Britain's new mandatory-labeling law, touted by regulators as fostering consumer choice, has had the opposite effect. It sparked a stampede by food producers, retailers and restaurant chains to rid their products of all gene-spliced ingredients so they wouldn't have to plaster warning labels on their products.

The need to segregate gene-spliced foods, especially the thousands of processed foods that contain small amounts of derivatives of corn or soybeans, would raise production costs in a low-profit-margin sector. A 1994 analysis by the California Department of Consumer Affairs predicted that "while the American food-processing industry is large, it is doubtful that it would be either willing or able to absorb most of the additional costs associated with labeling biotech foods." Much easier to eliminate gene-spliced crops.

Because of the precision and predictability of the technology, the products of gene-splicing are even more predictable and safe than the genetically improved foods that have long enriched our diets, such as seedless grapes, tangelos (a tangerine-grapefruit hybrid), nectarines (a mutant variety of peach) and high-yield grains. Except for wild berries, virtually all the fruits, vegetables and grains that we eat have been genetically improved by some technique.

The Food and Drug Administration already applies extra scrutiny and requires labeling when safety-related issues are raised: an ingredient that is completely new to the food supply, an allergen presented in an unusual or unexpected way (for example, a peanut protein transferred to a potato), changes in the levels of major dietary nutrients or increased levels of toxins normally found in foods.

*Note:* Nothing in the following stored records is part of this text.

$ cat src/design/tlv_regs.svh
`ifndef TLV_REGS_SVH
`define TLV_REGS_SVH

// word indices; byte address is four times the index
`define TLV_STS_IDX 10'h000
`define TLV_MSK_IDX 10'h001
`define TLV_DMSK_IDX 10'h002
`define TLV_ROUTE_IDX 10'h008
`define TLV_CTRL_A_IDX 10'h0DA
`define TLV_CTRL_B_IDX 10'h0DB

// fixed vectors of the direct processor inputs
`define TLV_VEC_NMI 16'h0024
`define TLV_VEC_HI 16'h003C
`define TLV_VEC_MID 16'h0034
`define TLV_VEC_LO 16'h002C

// control word fields
`define TLV_CW_INIT_BIT 4
`define TLV_CW_RD_BIT 3
`define TLV_CW_IVL8_BIT 2
`define TLV_OP_NESTED 3'h0
`define TLV_OP_EOI 3'h1
`define TLV_OP_ROTATE 3'h2
`define TLV_OP_SEOI 3'h3
`define TLV_OP_POLLED 3'h4
`define TLV_OP_SETPRI 3'h6

// reset values
`define TLV_RST_IMR 8'hFF
`define TLV_RST_DMSK 3'h7
`define TLV_RST_LOWEST 3'h7
`define TLV_RST_BASE 11'h000

`endif

$ cat src/design/tlv_pkg.sv
package tlv_pkg;

  typedef enum logic [1:0] {
    MODE_NESTED,
    MODE_ROTATE,
    MODE_SPECIFIC,
    MODE_POLLED
  } tlv_mode_e;

  typedef enum logic [2:0] {
    SRC_NMI,
    SRC_HI,
    SRC_MID,
    SRC_LO,
    SRC_CTRL
  } tlv_src_e;

  typedef struct packed {
    logic valid;
    tlv_src_e src;
    logic [2:0] level;
    logic [15:0] vector;
  } tlv_sel_s;

endpackage

$ cat src/design/tlv_vectoring.sv
// Summary of operation
// twelve levels; direct four outrank controller eight
// order: non-maskable, high, middle, low restart
// direct vectors 24H, 3CH, 34H, 2CH
// direct inputs maskable except non-maskable
// board designer routes power-down to non-maskable
// raise only if best pending outranks in-service
// one mask byte, bit per controller level
// vectors spaced 4 or 8 bytes, software chosen
// vector block placed on own-size boundary
// fully nested: line 0 highest, 7 lowest
// rotating: serviced level becomes lowest
// specific: software names lowest, rest follow
// polled: priority-encoded status readable
// mode and priorities changeable any time
// eighteen request sources accepted
// parallel buffer full/empty requests selectable
// serial receive/transmit requests selectable
// power-fail taken with mains-failure signal
// shared two addresses, order and bit select
//
// The AHB-Lite register port and the placing of the registers are this design's own decisions.
`include "tlv_regs.svh"
`timescale 1ns/1ps
`default_nettype none

module tlv_vectoring
  import tlv_pkg::*;
(
  // clock and reset
  input wire logic hclk,
  input wire logic hresetn,
  // ahb-lite slave
  input wire logic hsel,
  input wire logic [31:0] haddr,
  input wire logic [1:0] htrans,
  input wire logic hwrite,
  input wire logic [2:0] hsize,
  input wire logic [31:0] hwdata,
  input wire logic hready,
  output logic hreadyout,
  output logic hresp,
  output logic [31:0] hrdata,
  // request pins, asynchronous
  input wire logic pwr_fail_req,
  input wire logic mains_fail_signal,
  input wire logic rst_hi_req,
  input wire logic rst_mid_req,
  input wire logic rst_lo_req,
  input wire logic [17:0] src_req,
  // processor core side
  input wire logic cpu_inta,
  output logic cpu_int,
  output logic [15:0] cpu_vector,
  output logic [2:0] cpu_src,
  // software interrupt
  output logic irq
);

  ////////////////////////////////////////////////////////////////////////////
  // pin synchronisers

  logic [22:0] pin_meta_q;
  logic [22:0] pin_sync_q;
  logic [17:0] src_s;
  logic nmi_lvl;
  logic hi_s;
  logic mid_s;
  logic lo_s;

  always_ff @(posedge hclk or negedge hresetn) begin
    if (!hresetn) begin
      pin_meta_q <= '0;
      pin_sync_q <= '0;
    end else begin
      pin_meta_q <= {mains_fail_signal, pwr_fail_req, rst_hi_req, rst_mid_req, rst_lo_req,
                     src_req};
      pin_sync_q <= pin_meta_q;
    end
  end

  assign src_s = pin_sync_q[17:0];
  assign lo_s = pin_sync_q[18];
  assign mid_s = pin_sync_q[19];
  assign hi_s = pin_sync_q[20];
  // a power-fail request counts only while the supply also reports mains failure
  assign nmi_lvl = pin_sync_q[21] & pin_sync_q[22];

  ////////////////////////////////////////////////////////////////////////////
  // bus front end

  logic wr_pend_q;
  logic [9:0] wr_idx_q;
  logic rd_req;
  logic [9:0] rd_idx;
  logic [31:0] rd_word;
  logic [31:0] hrdata_q;

  assign hreadyout = 1'b1;
  assign hresp = 1'b0;
  assign hrdata = hrdata_q;
  assign rd_req = hsel & htrans[1] & ~hwrite & hready;
  assign rd_idx = haddr[11:2];

  always_ff @(posedge hclk or negedge hresetn) begin
    if (!hresetn) begin
      wr_pend_q <= 1'b0;
      wr_idx_q <= '0;
    end else if (hready) begin
      wr_pend_q <= hsel & htrans[1] & hwrite;
      wr_idx_q <= haddr[11:2];
    end
  end

  // read data is latched in the address phase so the data phase needs no wait state
  always_ff @(posedge hclk or negedge hresetn) begin
    if (!hresetn) begin
      hrdata_q <= '0;
    end else if (rd_req) begin
      hrdata_q <= rd_word;
    end
  end

  logic wr_sts;
  logic wr_msk;
  logic wr_dmsk;
  logic wr_a;
  logic wr_b;
  logic rd_a;
  logic cmd_init;
  logic cmd_ocw;
  logic cmd_rd;
  logic [2:0] cmd_op;

  assign wr_sts = wr_pend_q && wr_idx_q == `TLV_STS_IDX;
  assign wr_msk = wr_pend_q && wr_idx_q == `TLV_MSK_IDX;
  assign wr_dmsk = wr_pend_q && wr_idx_q == `TLV_DMSK_IDX;
  assign wr_a = wr_pend_q && wr_idx_q == `TLV_CTRL_A_IDX;
  assign wr_b = wr_pend_q && wr_idx_q == `TLV_CTRL_B_IDX;
  assign rd_a = rd_req && rd_idx == `TLV_CTRL_A_IDX;
  // two data bits (4 and 3) of the word written to the first address pick its meaning
  assign cmd_init = wr_a & hwdata[`TLV_CW_INIT_BIT];
  assign cmd_rd = wr_a & ~hwdata[`TLV_CW_INIT_BIT] & hwdata[`TLV_CW_RD_BIT];
  assign cmd_ocw = wr_a & ~hwdata[`TLV_CW_INIT_BIT] & ~hwdata[`TLV_CW_RD_BIT];
  assign cmd_op = hwdata[7:5];

  ////////////////////////////////////////////////////////////////////////////
  // controller configuration

  tlv_mode_e mode_q;
  logic [2:0] lowest_q;
  logic [10:0] base_q;
  logic ivl8_q;
  logic init_pend_q;
  logic rdsel_isr_q;
  logic [7:0] imr_q;
  logic [2:0] dmask_q;
  logic [17:0] route_q [8];
  logic [2:0] svc_lvl;
  logic eoi_do;
  logic [2:0] eoi_lvl;

  // the second address takes the block address right after an init word, else the mask
  always_ff @(posedge hclk or negedge hresetn) begin
    if (!hresetn) begin
      init_pend_q <= 1'b0;
      base_q <= `TLV_RST_BASE;
      ivl8_q <= 1'b0;
    end else if (cmd_init) begin
      init_pend_q <= 1'b1;
      base_q[2:0] <= hwdata[7:5];
      ivl8_q <= ~hwdata[`TLV_CW_IVL8_BIT];
    end else if (wr_b && init_pend_q) begin
      init_pend_q <= 1'b0;
      base_q[10:3] <= hwdata[7:0];
    end
  end

  always_ff @(posedge hclk or negedge hresetn) begin
    if (!hresetn) begin
      imr_q <= `TLV_RST_IMR;
    end else if (wr_b && !init_pend_q) begin
      imr_q <= hwdata[7:0];
    end
  end

  always_ff @(posedge hclk or negedge hresetn) begin
    if (!hresetn) begin
      rdsel_isr_q <= 1'b0;
    end else if (cmd_rd) begin
      rdsel_isr_q <= hwdata[0];
    end
  end

  // mode and rotation may be changed while requests are live; ranking follows at once
  always_ff @(posedge hclk or negedge hresetn) begin
    if (!hresetn) begin
      mode_q <= MODE_NESTED;
      lowest_q <= `TLV_RST_LOWEST;
    end else if (cmd_ocw) begin
      unique case (cmd_op)
        `TLV_OP_NESTED: begin
          mode_q <= MODE_NESTED;
          lowest_q <= `TLV_RST_LOWEST;
        end
        `TLV_OP_ROTATE: begin
          mode_q <= MODE_ROTATE;
        end
        `TLV_OP_POLLED: begin
          mode_q <= MODE_POLLED;
        end
        `TLV_OP_SETPRI: begin
          mode_q <= MODE_SPECIFIC;
          lowest_q <= hwdata[2:0];
        end
        `TLV_OP_EOI, `TLV_OP_SEOI: begin
          if (mode_q == MODE_ROTATE && eoi_do) begin
            lowest_q <= eoi_lvl;
          end
        end
        default: begin
        end
      endcase
    end
  end

  always_ff @(posedge hclk or negedge hresetn) begin
    if (!hresetn) begin
      dmask_q <= `TLV_RST_DMSK;
    end else if (wr_dmsk) begin
      dmask_q <= hwdata[2:0];
    end
  end

  ////////////////////////////////////////////////////////////////////////////
  // request latching and ranking per level

  logic [7:0] irr_q;
  logic [7:0] isr_q;
  logic [7:0] routed;
  logic [7:0] routed_prev_q;
  logic [7:0] pend;
  logic [7:0] pend_rot;
  logic [7:0] isr_rot;
  logic ack_ctrl;
  logic [2:0] ack_lvl;
  logic poll_ack;

  assign pend = irr_q & ~imr_q;

  for (genvar i = 0; i < 8; i++) begin : g_lvl
    // jumper routing of the sources (buffer full/empty, timers, bus lines) is a register
    assign routed[i] = |(route_q[i] & src_s);

    always_ff @(posedge hclk or negedge hresetn) begin
      if (!hresetn) begin
        route_q[i] <= '0;
      end else if (wr_pend_q && wr_idx_q == `TLV_ROUTE_IDX + 10'(i)) begin
        route_q[i] <= hwdata[17:0];
      end
    end

    always_ff @(posedge hclk or negedge hresetn) begin
      if (!hresetn) begin
        routed_prev_q[i] <= 1'b0;
        irr_q[i] <= 1'b0;
      end else begin
        routed_prev_q[i] <= routed[i];
        // a new edge wins over an acknowledge of the same level
        if (routed[i] && !routed_prev_q[i]) begin
          irr_q[i] <= 1'b1;
        end else if ((ack_ctrl || poll_ack) && ack_lvl == 3'(i)) begin
          irr_q[i] <= 1'b0;
        end
      end
    end

    always_ff @(posedge hclk or negedge hresetn) begin
      if (!hresetn) begin
        isr_q[i] <= 1'b0;
      end else if ((ack_ctrl || poll_ack) && ack_lvl == 3'(i)) begin
        isr_q[i] <= 1'b1;
      end else if (eoi_do && eoi_lvl == 3'(i)) begin
        isr_q[i] <= 1'b0;
      end
    end

    // position k counts from the level just after the lowest one
    assign pend_rot[i] = pend[3'(lowest_q + 3'd1 + 3'(i))];
    assign isr_rot[i] = isr_q[3'(lowest_q + 3'd1 + 3'(i))];
  end

  logic [2:0] pk;
  logic [2:0] ik;
  logic pend_any;
  logic isr_any;
  logic ctrl_ok;

  always_comb begin
    pk = 3'd0;
    ik = 3'd0;
    for (int k = 7; k >= 0; k--) begin
      if (pend_rot[k]) begin
        pk = 3'(k);
      end
      if (isr_rot[k]) begin
        ik = 3'(k);
      end
    end
  end

  assign pend_any = |pend;
  assign isr_any = |isr_q;
  assign svc_lvl = lowest_q + 3'd1 + ik;
  // nested service: only a strictly better rank interrupts the one in service
  assign ctrl_ok = pend_any && (!isr_any || pk < ik);
  assign eoi_do = cmd_ocw && ((cmd_op == `TLV_OP_EOI && isr_any) || cmd_op == `TLV_OP_SEOI);
  assign eoi_lvl = (cmd_op == `TLV_OP_SEOI) ? hwdata[2:0] : svc_lvl;
  // a poll read doubles as the acknowledge, as no processor cycle is involved
  assign poll_ack = rd_a && mode_q == MODE_POLLED && pend_any;

  ////////////////////////////////////////////////////////////////////////////
  // twelve-level arbitration toward the processor

  logic nmi_prev_q;
  logic nmi_pend_q;
  logic nmi_edge;
  logic ack_nmi;
  tlv_sel_s sel;
  tlv_sel_s sel_q;
  logic [15:0] ctrl_vec;

  assign nmi_edge = nmi_lvl & ~nmi_prev_q;
  assign ack_nmi = cpu_inta && sel_q.valid && sel_q.src == SRC_NMI;
  assign ack_ctrl = cpu_inta && sel_q.valid && sel_q.src == SRC_CTRL;
  assign ack_lvl = poll_ack ? 3'(lowest_q + 3'd1 + pk) : sel_q.level;

  always_ff @(posedge hclk or negedge hresetn) begin
    if (!hresetn) begin
      nmi_prev_q <= 1'b0;
      nmi_pend_q <= 1'b0;
    end else begin
      nmi_prev_q <= nmi_lvl;
      if (nmi_edge) begin
        nmi_pend_q <= 1'b1;
      end else if (ack_nmi) begin
        nmi_pend_q <= 1'b0;
      end
    end
  end

  assign ctrl_vec = ivl8_q ? {base_q[10:1], 3'(lowest_q + 3'd1 + pk), 3'b000}
                           : {base_q, 3'(lowest_q + 3'd1 + pk), 2'b00};

  always_comb begin
    sel = '0;
    // the non-maskable input ignores every mask
    // the fresh edge counts at once, so a direct level synchronised in the same
    // cycle cannot take the offer ahead of the non-maskable input
    if (nmi_pend_q || nmi_edge) begin
      sel = '{valid: 1'b1, src: SRC_NMI, level: 3'd0, vector: `TLV_VEC_NMI};
    end else if (hi_s && !dmask_q[2]) begin
      sel = '{valid: 1'b1, src: SRC_HI, level: 3'd0, vector: `TLV_VEC_HI};
    end else if (mid_s && !dmask_q[1]) begin
      sel = '{valid: 1'b1, src: SRC_MID, level: 3'd0, vector: `TLV_VEC_MID};
    end else if (lo_s && !dmask_q[0]) begin
      sel = '{valid: 1'b1, src: SRC_LO, level: 3'd0, vector: `TLV_VEC_LO};
    end else if (ctrl_ok && mode_q != MODE_POLLED) begin
      sel = '{valid: 1'b1, src: SRC_CTRL, level: 3'(lowest_q + 3'd1 + pk), vector: ctrl_vec};
    end
  end

  // an offer stands until acknowledged, so the core never sees the vector move under it;
  // the edge that ends the acknowledge cycle drops the offer for a cycle so one request is not taken twice
  always_ff @(posedge hclk or negedge hresetn) begin
    if (!hresetn) begin
      sel_q <= '0;
    end else if (cpu_inta) begin
      sel_q <= '0;
    end else if (!sel_q.valid) begin
      sel_q <= sel;
    end
  end

  assign cpu_int = sel_q.valid;
  assign cpu_vector = sel_q.vector;
  assign cpu_src = sel_q.src;

  ////////////////////////////////////////////////////////////////////////////
  // software event flags

  logic [2:0] sts_q;
  logic [2:0] msk_q;
  logic [2:0] ev;

  assign ev = {cpu_inta & sel_q.valid, |(routed & ~routed_prev_q), nmi_edge};

  always_ff @(posedge hclk or negedge hresetn) begin
    if (!hresetn) begin
      sts_q <= '0;
    end else begin
      // a fresh event outlives a clear written in the same cycle
      sts_q <= (sts_q & ~(wr_sts ? hwdata[2:0] : 3'b000)) | ev;
    end
  end

  always_ff @(posedge hclk or negedge hresetn) begin
    if (!hresetn) begin
      msk_q <= '0;
    end else if (wr_msk) begin
      msk_q <= hwdata[2:0];
    end
  end

  assign irq = |(sts_q & msk_q);

  ////////////////////////////////////////////////////////////////////////////
  // read multiplexer

  always_comb begin
    rd_word = '0;
    if (rd_idx == `TLV_STS_IDX) begin
      rd_word = {29'h0, sts_q};
    end else if (rd_idx == `TLV_MSK_IDX) begin
      rd_word = {29'h0, msk_q};
    end else if (rd_idx == `TLV_DMSK_IDX) begin
      rd_word = {29'h0, dmask_q};
    end else if (rd_idx == `TLV_CTRL_A_IDX) begin
      if (mode_q == MODE_POLLED) begin
        rd_word = {24'h0, pend_any, 4'h0, 3'(lowest_q + 3'd1 + pk)};
      end else begin
        rd_word = {24'h0, rdsel_isr_q ? isr_q : irr_q};
      end
    end else if (rd_idx == `TLV_CTRL_B_IDX) begin
      rd_word = {24'h0, imr_q};
    end else if (rd_idx >= `TLV_ROUTE_IDX && rd_idx < `TLV_ROUTE_IDX + 10'd8) begin
      rd_word = {14'h0, route_q[rd_idx[2:0]]};
    end
  end

endmodule

`default_nettype wire

$ cat config.mk
export PLATFORM = sky130hd
export DESIGN_NAME = tlv_vectoring
export DESIGN_NICKNAME = d
export VERILOG_FILES = /design/src/design/tlv_pkg.sv /design/src/design/tlv_vectoring.sv
export VERILOG_INCLUDE_DIRS = /design/src /design/src/design
export SDC_FILE = /design/constraint.sdc
export NUM_CORES = 1
export LEC_CHECK = 0
export ABC_AREA = 1
export BUFFER_PORTS_ARGS = -buffer_cell sky130_fd_sc_hd__buf_2
export CAP_MARGIN = 20
export CORE_AREA = 2 2 201 154
export DETAILED_ROUTE_END_ITERATION = 6
export DIE_AREA = 0 0 203 156
export GPL_TIMING_DRIVEN = 0
export PLACE_DENSITY = 0.8
export SKIP_CTS_REPAIR_TIMING = 1
export SKIP_LAST_GASP = 1
export SYNTH_ARGS = -nofsm -noshare
export SYNTH_HDL_FRONTEND = slang
export SYNTH_SLANG_ARGS = --single-unit
$ cat constraint.sdc
create_clock -name hclk -period 4.6 [get_ports hclk]
set_input_delay 0 -clock hclk [delete_from_list [all_inputs] [get_ports hclk]]
set_output_delay 0 -clock hclk [all_outputs]
set_load 0.02 [all_outputs]
# Word-level counts from Yosys, hierarchy flattened
# Index checks and enable logic that the tools add are counted.
# word_totals
out_inout_bits,55
latch_bits,0
mem_count,0
romBits,0
register_bits,318
ramBits,0
# classes
div_mod_pow,0
bitwise,34
add_sub_neg,10
mul,0
n_reduce_logical,113
order_cmp,12
shifts,0
eq_ne,41
n_mux,109
# op_table
op,count
2-to-1 mux 23 bit,7
bitwise AND 18 bit,8
OR reduction 18 bit,8
2-to-1 mux 32 bit,4
equality test 10 x 4 -> 1 bit (second input constant),8
2-to-1 mux 18 bit,4
2-to-1 mux 3 bit,20
binary-select mux 18 bit (select 3 bit),1
logical AND 1 bit,54
2-to-1 mux 1 bit,52
binary-select mux 1 bit (select 3 bit),16
equality test 10 x 8 -> 1 bit (second input constant),4
nonzero test 2 bit,18
equality test 3 bit (second input constant),11
< comparator 3 x 4 -> 1 bit (second input constant),8
OR reduction 8 bit,3
equality test 10 x 1 -> 1 bit (second input constant),2
equality test 10 x 2 -> 1 bit (second input constant),2
logical NOT 10 bit,2
equality test 3 x 2 -> 1 bit (second input constant),6
bitwise AND 8 bit,2
2-to-1 mux 8 bit,2
inverter 8 bit,2
logical NOT 1 bit,13
other kinds (29),62

# Depth between registers and ports, before layout
# Gate-level depths: netlist of the first run.
# logic_depth
ltp_word,23
depth_mapped,29
depth_no_buf,29

# Worst setup path after synthesis of the first run
# OpenSTA, ideal clock, no wires.
# synth_path
path_kind,reg2reg
start,register lowest_q[1]
end,register lowest_q[1]
t_arrival_ps,3285
slack_ps,1237
synth_period_minus_slack_ps,3363
required_time_ps,4521
path_stages_with_launch,23
setup_time_ps,79
path_cell_list,dfstp_2 ha_1 inv_1 buf_4 nand2_1 nand2_2 nand2_1 nand2_1 nand2_1 nand2_1 nand2_1 nand2_1 nand2_1 a21oi_2 ha_1 inv_1 fa_1 or2_2 o21ai_0 inv_1 o22ai_1 nor2_1 o21ai_0
# synth_via
elab_chain_cells,16
word_cells_on_any_way,36
cone_classes,add/sub (9); mux (27)
# synth_lines
element,line_no,text
"start, declared",tlv_vectoring.sv:151,logic [2:0] lowest_q;
"start signal, assigned",tlv_vectoring.sv:199,lowest_q <= `TLV_RST_LOWEST;
"start signal, assigned",tlv_vectoring.sv:204,lowest_q <= `TLV_RST_LOWEST;
"start signal, assigned",tlv_vectoring.sv:214,lowest_q <= hwdata[2:0];
adder 3 x 1 -> 3 bit (*),"tlv_vectoring.sv:290, tlv_vectoring.sv:314",
adder 3 bit,tlv_vectoring.sv:290,assign isr_rot[i] = isr_q[3'(lowest_q + 3'd1 + 3'(i))];
binary-select mux 1 bit (select 3 bit),tlv_vectoring.sv:290,
2-to-1 mux 1 bit (not written as such),tlv_vectoring.sv:290,
2-to-1 mux 3 bit (8 in series),tlv_vectoring.sv:306,if (isr_rot[k]) begin
adder 3 bit (*),tlv_vectoring.sv:314,assign svc_lvl = lowest_q + 3'd1 + ik;
2-to-1 mux 3 bit (*),tlv_vectoring.sv:318,assign eoi_lvl = (cmd_op == `TLV_OP_SEOI) ? hwdata[2:0] : svc_lvl;
2-to-1 mux 3 bit (*),tlv_vectoring.sv:217,if (mode_q == MODE_ROTATE && eoi_do) begin
case mux 3 bit (3 select lines) (*),tlv_vectoring.sv:201,unique case (cmd_op)
# Mark *: on every way between the ends. The rest lies on a longest branch, timed or not. The select of a mux whose other input is x is not followed.
# A chain may end at the register's enable or synchronous reset.

# Worst setup path in the final report of the first run
# layout_path
start,register lowest_q[1]
end,register isr_q[3]
# layout_via
elab_chain_cells,17
word_cells_on_any_way,66
cone_classes,add/sub (10); eq/ne (2); mux (51); reduce/logical (3)
# layout_lines
element,line_no,text
adder 3 x 1 -> 3 bit (*),n/a,
adder 3 bit,"tlv_vectoring.sv:289, tlv_vectoring.sv:290",
"binary-select mux 1 bit (select 3 bit), on equally long branches","tlv_vectoring.sv:289, tlv_vectoring.sv:290",
"2-to-1 mux 1 bit, on equally long branches","tlv_vectoring.sv:289, tlv_vectoring.sv:290",
"2-to-1 mux 3 bit, on equally long branches (8 in series)","tlv_vectoring.sv:303, tlv_vectoring.sv:306",
"adder 3 bit, on equally long branches","tlv_vectoring.sv:336, tlv_vectoring.sv:314",
"2-to-1 mux 3 bit, on equally long branches","tlv_vectoring.sv:336, tlv_vectoring.sv:318",
"equality test 3 x 2 -> 1 bit, on equally long branches","tlv_vectoring.sv:281, tlv_vectoring.sv:283",
"logical AND 1 bit, on equally long branches","tlv_vectoring.sv:281, tlv_vectoring.sv:283",
2-to-1 mux 1 bit or nonzero test 2 bit (tied branches),n/a,
"end signal, assigned by index",tlv_vectoring.sv:280,isr_q[i] <= 1'b0;
"end signal, assigned by index",tlv_vectoring.sv:282,isr_q[i] <= 1'b1;
"end signal, assigned by index",tlv_vectoring.sv:284,isr_q[i] <= 1'b0;
"end, declared",tlv_vectoring.sv:239,logic [7:0] isr_q;
# Marks and branches as above.

==> results of run 1 <==
## cell usage after synthesis (all sizes together), types with 2 or more instances
master	number	share of area [%]
dfstp	14	2.5
and2	2	0.085
a21oi	42	1.5
ha	5	0.43
nor3	16	0.55
o22ai	75	3.2
o2111ai	5	0.30
nand4	23	0.98
xor2	4	0.24
mux2i	17	1.2
a221oi	22	1.3
a32o	9	0.61
nand3b	5	0.26
o211ai	11	0.56
buf	48	2.4
conb	2	0.051
o31ai	3	0.15
o21ai	223	7.6
inv	197	5.0
nand3	82	2.8
dfrtp	288	49
a41oi	3	0.18
a31oi	3	0.13
nor4	7	0.34
nor2	82	2.1
o21a	3	0.15
a22oi	3	0.15
fa	2	0.27
or2	2	0.085
a211oi	3	0.15
clkbuf	60	1.5
nand2	476	12
a22o	16	0.95
clkinv	2	0.060
## cell usage in the layout (no fill, tap or decap), types with 9 or more instances in the layout
cell type / count
a21oi_1: 41
a221oi_1: 22
a22o_1: 16
a32o_1: 9
buf_2: 97
buf_4: 38
bufinv_16: 9
clkbuf_1: 61
clkbuf_16: 30
conb_1: 18
dfrtp_1: 288
dfstp_2: 14
dlygate4sd3_1: 56
inv_1: 194
mux2i_1: 17
nand2_1: 465
nand3_1: 82
nand4_1: 23
nor2_1: 81
nor3_1: 16
o211ai_1: 11
o21ai_0: 220
o22ai_1: 75
## logic make-up (layout without fill, tap and decap cells)
| family | after synthesis | count (layout) | synth area share (%) |
|---|---|---|---|
| xor+xnor | 5 | 5 | 0.298 |
| simple gates | 696 | 696 | 19.7 |
| flops | 302 | 302 | 51.6 |
| fa+ha+maj | 7 | 7 | 0.699 |
| mux | 18 | 18 | 1.24 |
| compound gates | 427 | 427 | 17.4 |
| other cells | 2 | 20 | 0.0511 |
| buf+inv | 307 | 515 | 9.06 |
## metal layers
layer	share of wire, %	GRT usage [%]
met1	43	46.7
met5	0.14	1.71
met2	40	41.9
met3	15	12.1
met4	2.5	6.71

But what about the people's right to know? A federal appeals court, invalidating a Vermont law that required milk labels to disclose the use of bovine somatotropin, found no such right, and made this telling point: "Were consumer interest alone sufficient, there is no end to the information that states could require manufacturers to disclose about their production method." Good call. Some California activists have demanded labels to identify machine-harvested (as opposed to handpicked) tomatoes. Where will it end?

If large numbers of people really want to avoid gene-spliced food, niche markets will arise -- assuming that consumers are willing to pay a premium for foods certified to be "gene-splicing free," as they do for kosher, halal and organic products. If we're really interested in expanding consumer choice, let's use the market, not government mandate.

Henry I. Miller is a senior research fellow at Stanford University's Hoover Institution and the author of "Policy Controversy in Biotechnology: An Insider's View" (R.G. Landes Co., 1997).